General Topology – Is a Closed Subset of a Compact Set Compact?

Question

Is there a way to prove this using sequential compactness instead of open cover definitions?

My first gut reaction was that the fact was obvious since we can show that the closed subset $[a,b]$ is compact in $\mathbb R$.

Answer 1

Although they coincide in metric spaces, in general sequential compactness and compactness are very different properties: neither implies the other, so you can’t expect to use sequential compactness to prove something about compactness.
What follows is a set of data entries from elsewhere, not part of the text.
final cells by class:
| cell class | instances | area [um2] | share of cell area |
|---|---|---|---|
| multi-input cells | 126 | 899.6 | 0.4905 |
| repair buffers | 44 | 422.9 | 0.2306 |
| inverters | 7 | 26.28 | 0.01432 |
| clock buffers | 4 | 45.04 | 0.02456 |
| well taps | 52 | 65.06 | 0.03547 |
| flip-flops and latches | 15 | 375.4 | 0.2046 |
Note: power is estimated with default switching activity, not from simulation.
File: config.mk
export PLATFORM = sky130hd
export DESIGN_NAME = spmm_row_feeder
export DESIGN_NICKNAME = d
export VERILOG_FILES = /design/src/rtl/spmm_row_feeder.sv
export SDC_FILE = /design/constraint.sdc
export NUM_CORES = 1
export LEC_CHECK = 0
export BUFFER_PORTS_ARGS = -buffer_cell sky130_fd_sc_hd__buf_2
export CAP_MARGIN = 20
export CORE_MARGIN = 1.5
export CORE_UTILIZATION = 52
export CTS_CLUSTER_SIZE = 14
export DETAILED_ROUTE_END_ITERATION = 8
export PLACE_DENSITY = 0.82
export SLEW_MARGIN = 20
export SYNTH_ARGS = -nofsm -noshare
export SYNTH_HDL_FRONTEND = slang
export SYNTH_SLANG_ARGS = --single-unit
File: constraint.sdc
create_clock -name clk -period 2.35 [get_ports clk]
set_input_delay 0.47 -clock clk [delete_from_list [all_inputs] [get_ports clk]]
set_output_delay 0.47 -clock clk [all_outputs]
set_load 0.02 [all_outputs]
File: src/rtl/spmm_row_feeder.sv
// Row feeder for one sparse dot-product PE: loads a W column, packs the CSR nonzeros of
// one H row into PE vectors, dispatches them once and returns the PE result tagged with its row.
module spmm_row_feeder #(
    parameter int DATA_WIDTH       = 8,
    parameter int DOT_PRODUCT_SIZE = 5,
    parameter int ROW_IDX_WIDTH    = 8,
    parameter int TIMEOUT_CYCLES   = 16,
    localparam int COL_IDX_WIDTH   = $clog2(DOT_PRODUCT_SIZE),
    localparam int NODE_INFO_WIDTH = COL_IDX_WIDTH + 1
) (
    input  logic                                      clk,
    input  logic                                      rst_n,
    input  logic                                      w_valid_i,
    input  logic [DATA_WIDTH-1:0]                     w_data_i,
    output logic                                      w_ready_o,
    input  logic                                      w_reload_i,
    input  logic                                      h_valid_i,
    input  logic [COL_IDX_WIDTH-1:0]                  h_col_idx_i,
    input  logic [DATA_WIDTH-1:0]                     h_value_i,
    input  logic                                      h_last_i,
    input  logic                                      h_row_last_i,
    output logic                                      h_ready_o,
    output logic                                      pe_valid_o,
    output logic [COL_IDX_WIDTH*DOT_PRODUCT_SIZE-1:0] col_idx_o,
    output logic [DATA_WIDTH*DOT_PRODUCT_SIZE-1:0]    value_o,
    output logic [NODE_INFO_WIDTH-1:0]                node_info_o,
    output logic [DATA_WIDTH*DOT_PRODUCT_SIZE-1:0]    weight_o,
    input  logic                                      pe_ready_i,
    input  logic [DATA_WIDTH-1:0]                     pe_result_i,
    output logic                                      res_valid_o,
    output logic [DATA_WIDTH-1:0]                     res_data_o,
    output logic [ROW_IDX_WIDTH-1:0]                  res_row_o,
    output logic                                      res_last_o,
    output logic                                      err_o,
    output logic [1:0]                                dbg_state_o
);
    localparam int DW  = DATA_WIDTH;
    localparam int DPS = DOT_PRODUCT_SIZE;
    localparam int CIW = COL_IDX_WIDTH;
    localparam int TW  = (TIMEOUT_CYCLES > 1) ? $clog2(TIMEOUT_CYCLES) : 1;
    localparam logic [CIW-1:0] W_LAST   = CIW'(DPS - 1);
    localparam logic [CIW-1:0] NNZ_FULL = CIW'(DPS);
    localparam logic [TW-1:0]  T_LAST   = TW'(TIMEOUT_CYCLES - 1);

    typedef enum logic [1:0] {
        S_LOAD_W  = 2'd0,
        S_COLLECT = 2'd1,
        S_ISSUE   = 2'd2,
        S_WAIT    = 2'd3
    } state_e;

    state_e                 state_q;
    logic [CIW-1:0]         w_cnt_q;
    logic [CIW-1:0]         nnz_q;
    logic                   row_last_q;
    logic [ROW_IDX_WIDTH-1:0] row_tag_q;
    logic                   reload_pend_q;
    logic [TW-1:0]          timer_q;
    logic                   pe_valid_q;
    logic                   res_valid_q;
    logic [DW-1:0]          res_data_q;
    logic [ROW_IDX_WIDTH-1:0] res_row_q;
    logic                   res_last_q;
    logic                   err_q;
    logic [DW-1:0]          weight_q [DPS];
    logic [CIW-1:0]         col_q    [DPS];
    logic [DW-1:0]          val_q    [DPS];

    logic reload_now;
    logic row_done;

    // Valid/ready: a W or H beat transfers only in a cycle where both valid and ready are high;
    // ready is never conditioned on valid, and a pending reload masks h_ready_o for that cycle.
    assign reload_now = (state_q == S_COLLECT) && (nnz_q == '0) && (reload_pend_q || w_reload_i);
    assign row_done   = (state_q == S_WAIT) && (pe_ready_i || (timer_q == T_LAST));
    assign w_ready_o  = (state_q == S_LOAD_W);
    assign h_ready_o  = (state_q == S_COLLECT) && !reload_now;

    always_ff @(posedge clk) begin
        if (!rst_n) begin
            state_q       <= S_LOAD_W;
            w_cnt_q       <= '0;
            nnz_q         <= '0;
            row_last_q    <= 1'b0;
            row_tag_q     <= '0;
            reload_pend_q <= 1'b0;
            timer_q       <= '0;
            pe_valid_q    <= 1'b0;
            res_valid_q   <= 1'b0;
            res_data_q    <= '0;
            res_row_q     <= '0;
            res_last_q    <= 1'b0;
            err_q         <= 1'b0;
            for (int i = 0; i < DPS; i++) begin
                weight_q[i] <= '0;
                col_q[i]    <= '0;
                val_q[i]    <= '0;
            end
        end else begin
            pe_valid_q  <= 1'b0;
            res_valid_q <= 1'b0;
            if (w_reload_i) reload_pend_q <= 1'b1;
            case (state_q)
                S_LOAD_W: begin
                    if (w_valid_i) begin
                        weight_q[w_cnt_q] <= w_data_i;
                        if (w_cnt_q == W_LAST) begin
                            w_cnt_q <= '0;
                            state_q <= S_COLLECT;
                        end else begin
                            w_cnt_q <= w_cnt_q + 1'b1;
                        end
                    end
                end
                S_COLLECT: begin
                    if (reload_now) begin
                        reload_pend_q <= 1'b0;
                        w_cnt_q       <= '0;
                        state_q       <= S_LOAD_W;
                    end else if (h_valid_i) begin
                        // Beats beyond the vector length are dropped but still flag the error.
                        if (nnz_q < NNZ_FULL) begin
                            col_q[nnz_q] <= h_col_idx_i;
                            val_q[nnz_q] <= h_value_i;
                            nnz_q        <= nnz_q + 1'b1;
                        end else begin
                            err_q <= 1'b1;
                        end
                        if (h_last_i) begin
                            row_last_q <= h_row_last_i;
                            pe_valid_q <= 1'b1;
                            state_q    <= S_ISSUE;
                        end
                    end
                end
                S_ISSUE: begin
                    timer_q <= '0;
                    state_q <= S_WAIT;
                end
                S_WAIT: begin
                    if (pe_ready_i) begin
                        res_valid_q <= 1'b1;
                        res_data_q  <= pe_result_i;
                        res_row_q   <= row_tag_q;
                        res_last_q  <= row_last_q;
                        row_tag_q   <= row_last_q ? '0 : row_tag_q + 1'b1;
                    end else if (timer_q == T_LAST) begin
                        err_q     <= 1'b1;
                        row_tag_q <= row_tag_q + 1'b1;
                    end else begin
                        timer_q <= timer_q + 1'b1;
                    end
                end
                default: state_q <= S_LOAD_W;
            endcase
            if (row_done) begin
                nnz_q      <= '0;
                row_last_q <= 1'b0;
                state_q    <= S_COLLECT;
                for (int i = 0; i < DPS; i++) begin
                    col_q[i] <= '0;
                    val_q[i] <= '0;
                end
            end
        end
    end

    always_comb begin
        col_idx_o = '0;
        value_o   = '0;
        weight_o  = '0;
        for (int i = 0; i < DPS; i++) begin
            col_idx_o[i*CIW +: CIW] = col_q[i];
            value_o[i*DW +: DW]     = val_q[i];
            weight_o[i*DW +: DW]    = weight_q[i];
        end
    end

    assign node_info_o = {nnz_q, row_last_q};
    assign pe_valid_o  = pe_valid_q;
    assign res_valid_o = res_valid_q;
    assign res_data_o  = res_data_q;
    assign res_row_o   = res_row_q;
    assign res_last_o  = res_last_q;
    assign err_o       = err_q;
    assign dbg_state_o = state_q;

endmodule
`src/rtl/fp16_pkg.sv`:
```
`default_nettype none
// ============================================================================
// Module   : fp16_pkg
// Brief    : Shared IEEE-754 binary16 constants and operand classification.
// Revision : 1.0
// ============================================================================
package fp16_pkg;

    localparam int FP16_BIAS    = 15;
    localparam int FP16_EXP_W   = 5;
    localparam int FP16_FRAC_W  = 10;
    localparam int FP16_EXP_MAX = 31;

    typedef enum logic [2:0] {
        ZERO    = 3'd0,
        SUBNORM = 3'd1,
        NORMAL  = 3'd2,
        INF     = 3'd3,
        NAN     = 3'd4
    } fp16_class_t;

endpackage : fp16_pkg
`default_nettype wire

```
`src/rtl/fp16_to_fixed_if.sv`:
```
`default_nettype none
// ============================================================================
// Module   : fp16_to_fixed_if
// Brief    : Stream, flag and counter signals of the fp16 to fixed converter.
// Revision : 1.0
// ============================================================================
interface fp16_to_fixed_if #(
    parameter int OUT_W = 16
);
    logic             in_valid;
    logic             in_ready;
    logic [15:0]      in_data;
    logic             out_valid;
    logic             out_ready;
    logic [OUT_W-1:0] out_data;
    logic             out_sat;
    logic             out_nan;
    logic [15:0]      sat_cnt;
    logic             sat_clr;

    modport slave (
        input  in_valid, in_data, out_ready, sat_clr,
        output in_ready, out_valid, out_data, out_sat, out_nan, sat_cnt
    );

    modport master (
        output in_valid, in_data, out_ready, sat_clr,
        input  in_ready, out_valid, out_data, out_sat, out_nan, sat_cnt
    );
endinterface : fp16_to_fixed_if
`default_nettype wire

```
`src/rtl/fp16_unpack.sv`:
```
`default_nettype none
// ============================================================================
// Module   : fp16_unpack
// Brief    : Combinational fp16 classification with mantissa/exponent extract.
// Revision : 1.0
// ============================================================================
module fp16_unpack
    import fp16_pkg::*;
(
    input  wire logic [15:0] i_data,
    output fp16_class_t      o_cls,
    output logic             o_sign,
    output logic [10:0]      o_mant,
    output logic [4:0]       o_exp
);

    logic [FP16_EXP_W-1:0]  w_exp;
    logic [FP16_FRAC_W-1:0] w_frac;

    assign w_exp  = i_data[14:10];
    assign w_frac = i_data[9:0];
    assign o_sign = i_data[15];

    always_comb begin
        o_cls  = NORMAL;
        o_mant = {1'b1, w_frac};
        o_exp  = w_exp;
        if (w_exp == '0) begin
            // Subnormals share the exponent of the smallest normal
            o_cls  = (w_frac == '0) ? ZERO : SUBNORM;
            o_mant = {1'b0, w_frac};
            o_exp  = 5'd1;
        end else if (int'(w_exp) == FP16_EXP_MAX) begin
            o_cls  = (w_frac == '0) ? INF : NAN;
        end
    end

endmodule : fp16_unpack
`default_nettype wire

```
`src/rtl/fp16_to_fixed.sv`:
```
`default_nettype none
// ============================================================================
// Module   : fp16_to_fixed
// Brief    : 2-stage fp16 to saturated signed fixed-point stream converter.
// Revision : 1.0
// ============================================================================
module fp16_to_fixed
    import fp16_pkg::*;
#(
    parameter int OUT_W  = 16,
    parameter int FRAC_W = 8
) (
    input  wire logic        clk,
    input  wire logic        rst_n,
    fp16_to_fixed_if.slave   bus
);

    localparam int                 c_WIDE    = OUT_W + 12;
    localparam logic signed [7:0]  c_K_OFF   = 8'(FRAC_W - FP16_BIAS - FP16_FRAC_W);
    localparam logic [c_WIDE-1:0]  c_NEG_MAG = c_WIDE'(1) << (OUT_W - 1);
    localparam logic [c_WIDE-1:0]  c_POS_MAX = c_NEG_MAG - c_WIDE'(1);
    localparam logic [OUT_W-1:0]   c_MAX_OUT = {1'b0, {(OUT_W-1){1'b1}}};
    localparam logic [OUT_W-1:0]   c_MIN_OUT = {1'b1, {(OUT_W-1){1'b0}}};

    fp16_class_t       w_cls;
    logic              w_sign;
    logic [10:0]       w_mant;
    logic [4:0]        w_exp;
    logic signed [7:0] w_k;
    logic              w_s2_adv;
    logic              w_s1_adv;

    logic              r_s1_valid;
    fp16_class_t       r_s1_cls;
    logic              r_s1_sign;
    logic [10:0]       r_s1_mant;
    logic signed [7:0] r_s1_k;

    logic              r_out_valid;
    logic [OUT_W-1:0]  r_out_data;
    logic              r_out_sat;
    logic              r_out_nan;
    logic [15:0]       r_sat_cnt;

    fp16_unpack u_unpack (
        .i_data (bus.in_data),
        .o_cls  (w_cls),
        .o_sign (w_sign),
        .o_mant (w_mant),
        .o_exp  (w_exp)
    );

    assign w_k      = $signed({3'b000, w_exp}) + c_K_OFF;
    assign w_s2_adv = !r_out_valid || bus.out_ready;
    assign w_s1_adv = !r_s1_valid || w_s2_adv;

    always_ff @(posedge clk or negedge rst_n) begin
        if (!rst_n) begin
            r_s1_valid <= 1'b0;
            r_s1_cls   <= ZERO;
            r_s1_sign  <= 1'b0;
            r_s1_mant  <= '0;
            r_s1_k     <= '0;
        end else if (w_s1_adv) begin
            r_s1_valid <= bus.in_valid;
            if (bus.in_valid) begin
                r_s1_cls  <= w_cls;
                r_s1_sign <= w_sign;
                r_s1_mant <= w_mant;
                r_s1_k    <= w_k;
            end
        end
    end

    // Stage 2: shift/round magnitude, then saturate and apply sign
    logic [6:0]        w_kpos;
    logic [7:0]        w_sh;
    logic [11:0]       w_rnd;
    logic [c_WIDE-1:0] w_mag;
    logic [OUT_W-1:0]  w_mag_lo;
    logic              w_huge;
    logic [OUT_W-1:0]  w_data;
    logic              w_sat;
    logic              w_nan;

    assign w_kpos   = r_s1_k[6:0];
    assign w_sh     = 8'(-r_s1_k);
    assign w_mag_lo = w_mag[OUT_W-1:0];

    always_comb begin
        w_mag  = '0;
        w_huge = 1'b0;
        w_rnd  = '0;
        if (!r_s1_k[7]) begin
            if (int'(w_kpos) >= OUT_W)
                w_huge = |r_s1_mant;
            else
                w_mag = c_WIDE'(r_s1_mant) << w_kpos;
        end else if (w_sh < 8'd12) begin
            // Bit 0 after the shift is the half-LSB: round half away from zero
            w_rnd = {r_s1_mant, 1'b0} >> w_sh[3:0];
            w_mag = c_WIDE'(w_rnd[11:1]) + c_WIDE'(w_rnd[0]);
        end
    end

    always_comb begin
        w_data = '0;
        w_sat  = 1'b0;
        w_nan  = 1'b0;
        case (r_s1_cls)
            NAN: w_nan = 1'b1;
            INF: begin
                w_sat  = 1'b1;
                w_data = r_s1_sign ? c_MIN_OUT : c_MAX_OUT;
            end
            default: begin
                if (r_s1_sign) begin
                    if (w_huge || (w_mag > c_NEG_MAG)) begin
                        w_sat  = 1'b1;
                        w_data = c_MIN_OUT;
                    end else begin
                        w_data = -w_mag_lo;
                    end
                end else begin
                    if (w_huge || (w_mag > c_POS_MAX)) begin
                        w_sat  = 1'b1;
                        w_data = c_MAX_OUT;
                    end else begin
                        w_data = w_mag_lo;
                    end
                end
            end
        endcase
    end

    always_ff @(posedge clk or negedge rst_n) begin
        if (!rst_n) begin
            r_out_valid <= 1'b0;
            r_out_data  <= '0;
            r_out_sat   <= 1'b0;
            r_out_nan   <= 1'b0;
        end else if (w_s2_adv) begin
            r_out_valid <= r_s1_valid;
            if (r_s1_valid) begin
                r_out_data <= w_data;
                r_out_sat  <= w_sat;
                r_out_nan  <= w_nan;
            end
        end
    end

    always_ff @(posedge clk or negedge rst_n) begin
        if (!rst_n) begin
            r_sat_cnt <= '0;
        end else if (bus.sat_clr) begin
            r_sat_cnt <= '0;
        end else if (r_out_valid && bus.out_ready && r_out_sat && (r_sat_cnt != 16'hFFFF)) begin
            r_sat_cnt <= r_sat_cnt + 16'd1;
        end
    end

    assign bus.in_ready  = w_s1_adv;
    assign bus.out_valid = r_out_valid;
    assign bus.out_data  = r_out_data;
    assign bus.out_sat   = r_out_sat;
    assign bus.out_nan   = r_out_nan;
    assign bus.sat_cnt   = r_sat_cnt;

endmodule : fp16_to_fixed
`default_nettype wire

```
`src/flat_wrapper.sv`:
```
// flat-port wrapper written by rule: the top's interface ports become plain ports
module fp16_to_fixed_flat import fp16_pkg::*;
#(
    parameter int OUT_W  = 16,
    parameter int FRAC_W = 8
)
  (clk, rst_n, bus_in_valid, bus_in_data, bus_out_ready, bus_sat_clr, bus_in_ready, bus_out_valid, bus_out_data, bus_out_sat, bus_out_nan, bus_sat_cnt);
  fp16_to_fixed_if #(.OUT_W(OUT_W)) bus_i ();
  input  wire logic clk;
  input  wire logic rst_n;
  input wire logic [$bits(bus_i.in_valid)-1:0] bus_in_valid;
  input wire logic [$bits(bus_i.in_data)-1:0] bus_in_data;
  input wire logic [$bits(bus_i.out_ready)-1:0] bus_out_ready;
  input wire logic [$bits(bus_i.sat_clr)-1:0] bus_sat_clr;
  output wire logic [$bits(bus_i.in_ready)-1:0] bus_in_ready;
  output wire logic [$bits(bus_i.out_valid)-1:0] bus_out_valid;
  output wire logic [$bits(bus_i.out_data)-1:0] bus_out_data;
  output wire logic [$bits(bus_i.out_sat)-1:0] bus_out_sat;
  output wire logic [$bits(bus_i.out_nan)-1:0] bus_out_nan;
  output wire logic [$bits(bus_i.sat_cnt)-1:0] bus_sat_cnt;
  assign bus_i.in_valid = bus_in_valid;
  assign bus_i.in_data = bus_in_data;
  assign bus_i.out_ready = bus_out_ready;
  assign bus_i.sat_clr = bus_sat_clr;
  assign bus_in_ready = bus_i.in_ready;
  assign bus_out_valid = bus_i.out_valid;
  assign bus_out_data = bus_i.out_data;
  assign bus_out_sat = bus_i.out_sat;
  assign bus_out_nan = bus_i.out_nan;
  assign bus_sat_cnt = bus_i.sat_cnt;
  fp16_to_fixed #(.OUT_W(OUT_W), .FRAC_W(FRAC_W)) u_core (.clk(clk), .rst_n(rst_n), .bus(bus_i));
endmodule
```
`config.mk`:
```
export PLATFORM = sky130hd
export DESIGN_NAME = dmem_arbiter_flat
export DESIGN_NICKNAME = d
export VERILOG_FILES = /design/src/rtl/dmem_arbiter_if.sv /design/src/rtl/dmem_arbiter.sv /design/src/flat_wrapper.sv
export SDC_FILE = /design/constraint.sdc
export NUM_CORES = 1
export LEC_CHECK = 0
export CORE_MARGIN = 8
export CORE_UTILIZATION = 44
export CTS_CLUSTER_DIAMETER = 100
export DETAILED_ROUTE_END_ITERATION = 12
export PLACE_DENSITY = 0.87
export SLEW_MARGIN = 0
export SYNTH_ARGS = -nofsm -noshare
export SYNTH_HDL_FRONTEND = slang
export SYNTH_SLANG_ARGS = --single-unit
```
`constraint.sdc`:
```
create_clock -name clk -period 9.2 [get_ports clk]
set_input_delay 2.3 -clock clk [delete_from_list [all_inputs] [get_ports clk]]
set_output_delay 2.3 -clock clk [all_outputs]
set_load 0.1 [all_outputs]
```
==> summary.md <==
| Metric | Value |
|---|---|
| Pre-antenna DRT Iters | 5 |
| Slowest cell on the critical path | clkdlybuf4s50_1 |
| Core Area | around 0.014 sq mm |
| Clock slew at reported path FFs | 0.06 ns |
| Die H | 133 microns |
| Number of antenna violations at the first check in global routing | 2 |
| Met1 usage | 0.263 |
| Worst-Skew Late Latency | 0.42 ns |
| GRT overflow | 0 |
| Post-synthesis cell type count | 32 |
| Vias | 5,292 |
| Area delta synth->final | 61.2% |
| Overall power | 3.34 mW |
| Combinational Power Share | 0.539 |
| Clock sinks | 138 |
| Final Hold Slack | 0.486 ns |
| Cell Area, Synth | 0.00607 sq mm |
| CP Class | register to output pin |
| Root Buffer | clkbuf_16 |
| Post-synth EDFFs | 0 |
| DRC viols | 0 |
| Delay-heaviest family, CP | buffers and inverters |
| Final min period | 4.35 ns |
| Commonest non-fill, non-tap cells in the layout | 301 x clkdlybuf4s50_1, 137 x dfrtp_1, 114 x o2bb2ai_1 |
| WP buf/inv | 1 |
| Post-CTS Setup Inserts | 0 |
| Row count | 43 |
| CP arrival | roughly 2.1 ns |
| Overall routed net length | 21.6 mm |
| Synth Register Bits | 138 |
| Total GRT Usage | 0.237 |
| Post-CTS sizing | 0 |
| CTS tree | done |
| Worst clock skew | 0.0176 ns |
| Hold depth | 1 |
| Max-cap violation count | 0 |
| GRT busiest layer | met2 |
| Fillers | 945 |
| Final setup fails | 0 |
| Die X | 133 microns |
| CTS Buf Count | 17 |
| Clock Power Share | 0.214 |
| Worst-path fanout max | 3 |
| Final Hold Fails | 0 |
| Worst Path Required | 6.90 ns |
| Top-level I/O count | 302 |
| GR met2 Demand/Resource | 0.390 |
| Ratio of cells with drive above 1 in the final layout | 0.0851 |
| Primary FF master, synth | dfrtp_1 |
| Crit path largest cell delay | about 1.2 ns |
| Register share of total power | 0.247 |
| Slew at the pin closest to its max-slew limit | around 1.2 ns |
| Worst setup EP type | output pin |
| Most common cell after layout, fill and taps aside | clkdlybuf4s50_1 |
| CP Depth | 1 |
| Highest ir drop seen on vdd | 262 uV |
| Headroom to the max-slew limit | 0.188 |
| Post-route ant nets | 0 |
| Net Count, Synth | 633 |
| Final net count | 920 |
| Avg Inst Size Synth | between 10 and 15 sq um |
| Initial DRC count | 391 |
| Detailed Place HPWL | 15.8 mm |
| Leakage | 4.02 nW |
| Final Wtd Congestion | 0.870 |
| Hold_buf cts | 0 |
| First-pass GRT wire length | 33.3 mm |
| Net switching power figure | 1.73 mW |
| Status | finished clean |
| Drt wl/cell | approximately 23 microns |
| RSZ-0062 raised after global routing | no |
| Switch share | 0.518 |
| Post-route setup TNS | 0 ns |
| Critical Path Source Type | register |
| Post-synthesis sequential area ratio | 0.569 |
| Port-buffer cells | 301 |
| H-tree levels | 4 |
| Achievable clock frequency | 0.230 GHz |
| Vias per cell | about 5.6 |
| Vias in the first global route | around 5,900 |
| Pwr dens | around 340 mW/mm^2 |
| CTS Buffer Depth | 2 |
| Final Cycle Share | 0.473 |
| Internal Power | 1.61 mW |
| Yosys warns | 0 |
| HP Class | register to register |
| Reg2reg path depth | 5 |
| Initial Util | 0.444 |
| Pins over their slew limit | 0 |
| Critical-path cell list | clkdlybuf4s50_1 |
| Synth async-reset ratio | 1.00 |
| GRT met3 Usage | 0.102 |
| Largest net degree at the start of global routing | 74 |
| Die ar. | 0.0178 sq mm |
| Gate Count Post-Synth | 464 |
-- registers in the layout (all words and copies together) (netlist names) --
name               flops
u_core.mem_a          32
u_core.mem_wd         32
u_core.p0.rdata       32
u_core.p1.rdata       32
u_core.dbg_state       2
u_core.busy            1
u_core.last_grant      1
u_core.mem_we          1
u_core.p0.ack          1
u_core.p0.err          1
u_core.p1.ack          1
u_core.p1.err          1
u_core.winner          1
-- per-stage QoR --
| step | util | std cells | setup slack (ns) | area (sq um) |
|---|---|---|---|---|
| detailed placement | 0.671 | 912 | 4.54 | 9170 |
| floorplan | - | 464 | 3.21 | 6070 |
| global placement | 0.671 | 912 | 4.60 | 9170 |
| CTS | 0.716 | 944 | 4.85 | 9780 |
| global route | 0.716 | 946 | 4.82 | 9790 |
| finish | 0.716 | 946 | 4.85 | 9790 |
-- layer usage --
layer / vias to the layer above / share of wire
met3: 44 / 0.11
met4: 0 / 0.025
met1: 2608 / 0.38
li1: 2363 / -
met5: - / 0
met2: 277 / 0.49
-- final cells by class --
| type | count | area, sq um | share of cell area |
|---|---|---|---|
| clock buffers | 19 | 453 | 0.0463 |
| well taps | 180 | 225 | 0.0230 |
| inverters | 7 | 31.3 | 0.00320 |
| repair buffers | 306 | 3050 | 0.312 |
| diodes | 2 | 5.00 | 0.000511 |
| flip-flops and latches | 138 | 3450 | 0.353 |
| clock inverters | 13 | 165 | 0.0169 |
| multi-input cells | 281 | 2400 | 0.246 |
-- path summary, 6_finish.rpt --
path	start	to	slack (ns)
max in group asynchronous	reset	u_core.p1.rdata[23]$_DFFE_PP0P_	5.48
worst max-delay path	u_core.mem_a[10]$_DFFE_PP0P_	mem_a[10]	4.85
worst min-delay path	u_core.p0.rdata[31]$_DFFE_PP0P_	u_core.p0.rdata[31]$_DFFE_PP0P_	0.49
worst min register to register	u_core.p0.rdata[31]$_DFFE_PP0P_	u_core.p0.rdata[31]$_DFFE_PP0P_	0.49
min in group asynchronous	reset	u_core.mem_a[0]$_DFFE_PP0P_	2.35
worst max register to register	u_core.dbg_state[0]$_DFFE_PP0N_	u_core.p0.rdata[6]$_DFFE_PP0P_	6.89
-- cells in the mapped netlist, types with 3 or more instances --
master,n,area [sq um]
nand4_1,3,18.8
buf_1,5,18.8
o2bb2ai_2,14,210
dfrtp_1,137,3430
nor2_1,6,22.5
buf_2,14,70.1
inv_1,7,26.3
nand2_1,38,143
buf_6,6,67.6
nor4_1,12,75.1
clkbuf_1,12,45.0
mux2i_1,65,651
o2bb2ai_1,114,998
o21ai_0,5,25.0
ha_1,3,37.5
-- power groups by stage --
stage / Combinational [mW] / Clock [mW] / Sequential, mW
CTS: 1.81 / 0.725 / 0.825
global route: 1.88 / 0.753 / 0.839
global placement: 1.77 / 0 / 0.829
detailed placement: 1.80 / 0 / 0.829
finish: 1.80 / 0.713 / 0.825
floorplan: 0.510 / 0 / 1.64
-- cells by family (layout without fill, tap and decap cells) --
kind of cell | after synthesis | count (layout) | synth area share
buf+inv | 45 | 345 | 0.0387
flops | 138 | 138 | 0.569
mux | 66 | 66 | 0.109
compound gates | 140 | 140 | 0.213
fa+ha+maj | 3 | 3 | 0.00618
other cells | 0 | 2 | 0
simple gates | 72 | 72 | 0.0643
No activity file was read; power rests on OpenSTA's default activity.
Thus, you’re really talking about two different theorems.

Theorem 1. If $\langle X,\tau\rangle$ is a compact space, and $K$ is a closed subset of $X$, then $K$ is compact.

The proof using open covers is trivial.

Theorem 2. If $\langle X,\tau\rangle$ is a sequentially compact space, and $K$ is a closed subset of $X$, then $K$ is sequentially compact.

Proof. Let $\sigma=\langle x_k:k\in\Bbb N\rangle$ be a sequence in $K$. Since $\sigma$ is also a sequence in $X$, it has a subsequence $\langle x_{n_k}:k\in\Bbb N\rangle$ that converges to some $x\in X$. If $U$ is an open neighborhood of $x$, there is a $k\in\Bbb N$ such that $x_{n_k}\in U$, so $U\cap K\ne\varnothing$. Thus, $x\in\operatorname{cl}K=K$, and the subsequence $\langle x_{n_k}:k\in\Bbb N\rangle$ is convergent in $K$ as well as in $X$. $\dashv$

As you can see, it’s not hard to prove that sequential compactness is inherited by closed sets, but the proof is at least a little more involved than the trivial proof for compactness.